Goal of the exercise. Give again, word for word, every line in the entries below from the line with "aes_ain u_ain0 (.a(dnext_s[127" up to and including the line with "begin : g_ksbox", and no other line.

Data under study.
Context: an optimization exercise on an open-source flow, tuned for small area, a short achievable clock period and few clock cycles per item. The choices shown serve that exercise and are no tape-out recipe.

==> inputs of v37 <==
## aes_cell
module aes_cell (
    input  wire         clk,
    input  wire         rst,           
    input  wire         in_valid,
    output wire         in_ready,
    input  wire         in_decrypt,    
    input  wire         in_key256,     
    input  wire [255:0] in_key,
    input  wire [127:0] in_block,
    output reg          out_valid,
    output reg  [127:0] out_block
);
    reg          busy;
    reg          pre;           
    reg          dec_r;
    reg          k256_r;
    reg          par;           
    reg  [3:0]   cnt;
    reg  [7:0]   rc;
    reg  [127:0] st;            
    reg  [255:0] kw;            
    wire last    = (cnt == (k256_r ? 4'd14 : 4'd10));
    wire lastpre = (cnt == (k256_r ? 4'd13 : 4'd10));
    wire fin     = busy && !pre && last;    
    assign in_ready = !busy || fin;
    function [7:0] xt;
        input [7:0] a;
        xt = {a[6:0], 1'b0} ^ (a[7] ? 8'h1b : 8'h00);
    endfunction
    function [7:0] xtinv;       
        input [7:0] a;
        xtinv = a[0] ? ({1'b1, a[7:1]} ^ 8'h0d) : {1'b0, a[7:1]};
    endfunction
    function [31:0] mixcol;
        input [31:0] c;
        reg [7:0] a0, a1, a2, a3, t;
        begin
            {a0, a1, a2, a3} = c;
            t = a0 ^ a1 ^ a2 ^ a3;
            mixcol = {a0 ^ t ^ xt(a0 ^ a1),
                      a1 ^ t ^ xt(a1 ^ a2),
                      a2 ^ t ^ xt(a2 ^ a3),
                      a3 ^ t ^ xt(a3 ^ a0)};
        end
    endfunction
    function [31:0] invmixcol;
        input [31:0] c;
        reg [7:0] a0, a1, a2, a3, s, s8, u, v;
        begin
            {a0, a1, a2, a3} = c;
            s  = a0 ^ a1 ^ a2 ^ a3;
            s8 = xt(xt(xt(s)));
            u  = xt(xt(a0 ^ a2));
            v  = xt(xt(a1 ^ a3));
            invmixcol = {a0 ^ s ^ s8 ^ u ^ xt(a0 ^ a1),
                         a1 ^ s ^ s8 ^ v ^ xt(a1 ^ a2),
                         a2 ^ s ^ s8 ^ u ^ xt(a2 ^ a3),
                         a3 ^ s ^ s8 ^ v ^ xt(a3 ^ a0)};
        end
    endfunction
    function [127:0] shiftrows;
        input [127:0] s;
        integer i;
        begin
            for (i = 0; i < 16; i = i + 1)
                shiftrows[127 - 8 * i -: 8] = s[127 - 8 * ((i % 4) + 4 * (((i / 4) + (i % 4)) % 4)) -: 8];
        end
    endfunction
  ...
clock: 12.0 ns
lec_check: 0
cap_margin: 20
core_margin: 2
core_utilization: 25
place_density: 0.35
slew_margin: 20
standard.sh (not shown) runs the stock make flow with config.mk's settings and CLKGATE_MAP_FILE= SYNTH_SCRIPT=/design/flow/synth_recipe.tcl, a recipe that flattens the netlist after the stock synthesis.
==> flow/flow/run.sh <==
#!/bin/bash
# Own layout flow: the standard ORFS flow, except that synthesis maps the
# combinational logic with the ABC script in flow/abc.script instead of ORFS's.
# Everything else (registers, flattening, renaming, floorplan, placement,
# CTS, routing) is the standard flow.
set -euo pipefail
W=$PWD
cat > "$W/own_synth.tcl" <<EOF2
proc abc {args} {
  set i [lsearch -exact \$args -script]
  if {\$i >= 0} { set args [lreplace \$args [expr {\$i + 1}] [expr {\$i + 1}] $W/flow/abc.script] }
  puts "own_synth: abc with \$args"
  yosys abc {*}\$args
}
source $W/synth_recipe.tcl
EOF2
sed "s#SYNTH_SCRIPT=[^ ]*#SYNTH_SCRIPT=$W/own_synth.tcl#" standard.sh > own_standard.sh
grep -q "own_synth.tcl" own_standard.sh
bash own_standard.sh > "$W/flow_make.log" 2>&1
==> flow/flow/abc.script <==
strash
dch
map -a
==> v25: changes against v37 <==
--- a/flow/design.v
+++ b/flow/design.v
@@ -381,36 +381,25 @@
     generate
         for (g = 0; g < 16; g = g + 1) begin : g_ain
             aes_ain u_ain0 (.a(dnext_s[127 - 8 * g -: 8]),  .y(dnext[127 - 8 * g -: 8]));
             aes_ain u_ain1 (.a(dfirst_s[127 - 8 * g -: 8]), .y(dfirst[127 - 8 * g -: 8]));
         end
     endgenerate
+    reg  [31:0] ks;
     wire [31:0] h0 = kw[255:224], h1 = kw[223:192], h2 = kw[191:160], h3 = kw[159:128];
     wire [31:0] l0 = kw[127:96],  l1 = kw[95:64],   l2 = kw[63:32],   l3 = kw[31:0];
-    wire        kinv  = dec_r && !pre;
-    wire        rot   = !k256_r || par;
-    wire [7:0]  rci   = xtinv(rc);
-    wire [7:0]  rcu   = kinv ? rci : rc;
-    wire [31:0] ks_in = kinv ? (k256_r ? h3 : (h3 ^ h2)) : l3;
+    wire        rot = par;      
     wire [31:0] ks_sub;
     generate
         for (g = 0; g < 4; g = g + 1) begin : g_ksbox
-            aes_sbox u_ksb (.a(ks_in[31 - 8 * g -: 8]), .y(ks_sub[31 - 8 * g -: 8]));
+            aes_sbox u_ksb (.a(ks[31 - 8 * g -: 8]), .y(ks_sub[31 - 8 * g -: 8]));
         end
     endgenerate
-    wire [31:0] ks_t = rot ? {ks_sub[23:16] ^ rcu, ks_sub[15:0], ks_sub[31:24]} : ks_sub;
-    wire [31:0] o0 = k256_r ? h0 : l0;
-    wire [31:0] o1 = k256_r ? h1 : l1;
-    wire [31:0] o2 = k256_r ? h2 : l2;
-    wire [31:0] o3 = k256_r ? h3 : l3;
-    wire [127:0] kf = {o0 ^ ks_t, o0 ^ o1 ^ ks_t, o0 ^ o1 ^ o2 ^ ks_t, o0 ^ o1 ^ o2 ^ o3 ^ ks_t};
-    wire [31:0] p0 = k256_r ? l0 : h0;
-    wire [31:0] p1 = k256_r ? l1 : h1;
-    wire [31:0] p2 = k256_r ? l2 : h2;
-    wire [31:0] p3 = k256_r ? l3 : h3;
-    wire [127:0] kb = {p0 ^ ks_t, p1 ^ p0, p2 ^ p1, p3 ^ p2};
+    wire [31:0] ks_t = rot ? {ks_sub[23:16] ^ rc, ks_sub[15:0], ks_sub[31:24]} : ks_sub;
+    wire [127:0] kf = {h0 ^ ks_t, h0 ^ h1 ^ ks_t, h0 ^ h1 ^ h2 ^ ks_t, h0 ^ h1 ^ h2 ^ h3 ^ ks_t};
+    wire [127:0] kb = {l0 ^ ks_t, l1 ^ l0, l2 ^ l1, l3 ^ l2};
     wire [127:0] rk_e = k256_r ? kw[127:0] : kf;
     wire [127:0] mc;
     wire [127:0] dk = sbd ^ kw[255:128];
     wire [127:0] imc;
     generate
         for (g = 0; g < 4; g = g + 1) begin : g_mix
@@ -423,36 +412,46 @@
     assign dfirst_s = invshiftrows(st ^ kf);
     always @(posedge clk) begin
         out_block <= dec_r ? dk : ek;
         if (in_ready) begin
             st     <= in_decrypt ? in_block : shiftrows(in_block ^ in_key[255:128]);
             kw     <= {in_key[255:128], in_key256 ? in_key[127:0] : in_key[255:128]};
+            ks     <= in_key256 ? in_key[31:0] : in_key[159:128];
             dec_r  <= in_decrypt;
             k256_r <= in_key256;
             pre    <= in_decrypt;
             par    <= 1'b1;
             cnt    <= 4'd1;
             rc     <= 8'h01;
         end else begin
             cnt <= cnt + 4'd1;
             if (k256_r) par <= !par;
             if (pre) begin
-                kw <= {kw[127:0], kf};
-                if (rot && !(lastpre && !k256_r)) rc <= xt(rc);
+                if (k256_r)
+                    kw <= {kw[127:0], kf};
+                else if (!lastpre)
+                    kw <= {kf, kf};
                 if (lastpre) begin
                     st  <= dfirst;
                     pre <= 1'b0;
                     cnt <= 4'd1;
                     par <= 1'b1;
+                    ks  <= k256_r ? l3 : (l3 ^ l2);
+                    if (!k256_r) rc <= xtinv(rc);
+                end else begin
+                    ks  <= kf[31:0];
+                    if (rot) rc <= xt(rc);
                 end
             end else if (dec_r) begin
-                kw <= {kb, kw[255:128]};
-                if (rot) rc <= rci;
+                kw <= k256_r ? {kb, kw[255:128]} : {kb, kb};
+                ks <= k256_r ? (l3 ^ l2) : (l3 ^ l1);
+                if (rot) rc <= xtinv(rc);
                 st <= dnext;
             end else begin
-                kw <= {kw[127:0], kf};
+                kw <= k256_r ? {kw[127:0], kf} : {kf, kf};
+                ks <= kf[31:0];
                 if (rot) rc <= xt(rc);
                 st <= shiftrows(mc ^ rk_e);
             end
         end
     end
     always @(posedge clk) begin
==> flow/run.sh (new file) <==
#!/bin/bash
# synth_recipe.tcl (not shown) runs the flow's synth.tcl, then flattens the netlist and writes it again
# the make line also repeats each setting of config.mk as NAME=value (left out here)
make -C /OpenROAD-flow-scripts/flow DESIGN_CONFIG=/design/flow/config.mk WORK_HOME=/design/flow/orfs CLKGATE_MAP_FILE= SYNTH_SCRIPT=/design/flow/synth_recipe.tcl finish
==> flow/config.mk (replaced) <==
export PLATFORM = sky130hd
export DESIGN_NAME = aes_cell
export DESIGN_NICKNAME = aes_cell
export VERILOG_FILES = /design/flow/design.v
export SDC_FILE = /design/flow/constraint.sdc
export NUM_CORES = 8
export LEC_CHECK = 0
export ABC_AREA = 1
export CAP_MARGIN = 20
export CORE_MARGIN = 2
export CORE_UTILIZATION = 25
export PLACE_DENSITY = 0.35
export SLEW_MARGIN = 20
removed: flow/flow/run.sh
removed: flow/flow/abc.script
removed: flow/standard.sh
==> results.txt <==
v25 completed with no timing, DRC or antenna violations. v37 ran to the end with no violations.
Against v25, the register-to-register slack of v37 is worse by 3.3 ns.
Against v25, the fmax of v37 is smaller by about 30%.
In v37 the die area is lower than in v25, by about 28%.
Between v37 and v25, the lower first-iteration DRC count is in v37 (gap about 45%, measured against v25).
Against v37, the global-route usage of v25 is higher by 4.0 points.
Clock skew: v37 is lower than v25 (0.080 ns).
In v37 the setup slack is lower than in v25, by 3.3 ns.
Function was not checked in any run of this note: the RTL went through the layout flow alone.

==> static timing again, ports no longer ideal <==
In the flow no input, the clock included, has a driving cell. The finished layouts below were timed again as built, in two steps. Step 1, drivers: a clkbuf_16 drives clk and a buf_2 each remaining input, both assumed. Step 2 times the ports against the registers' clock, not the clock port: input delays grow and output delays shrink by t, the midpoint of the rising clock arrivals with the driver on. a / b / c = ideal / step 1 / step 2; a / b = the first two.
| run | shift t [ns] | slack for setup (ns) | worst setup path after step 2 |
|---|---|---|---|
| v37 | 0.940 | 0.441 / 0.441 / 0.441 | register to register |
| v25 | 1.016 | 3.770 / 3.770 / 3.770 | register to register |
After both steps every run listed still meets setup and hold.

Response area.
             aes_ain u_ain0 (.a(dnext_s[127 - 8 * g -: 8]),  .y(dnext[127 - 8 * g -: 8]));
             aes_ain u_ain1 (.a(dfirst_s[127 - 8 * g -: 8]), .y(dfirst[127 - 8 * g -: 8]));
         end
     endgenerate
+    reg  [31:0] ks;
     wire [31:0] h0 = kw[255:224], h1 = kw[223:192], h2 = kw[191:160], h3 = kw[159:128];
     wire [31:0] l0 = kw[127:96],  l1 = kw[95:64],   l2 = kw[63:32],   l3 = kw[31:0];
-    wire        kinv  = dec_r && !pre;
-    wire        rot   = !k256_r || par;
-    wire [7:0]  rci   = xtinv(rc);
-    wire [7:0]  rcu   = kinv ? rci : rc;
-    wire [31:0] ks_in = kinv ? (k256_r ? h3 : (h3 ^ h2)) : l3;
+    wire        rot = par;      
     wire [31:0] ks_sub;
     generate
         for (g = 0; g < 4; g = g + 1) begin : g_ksbox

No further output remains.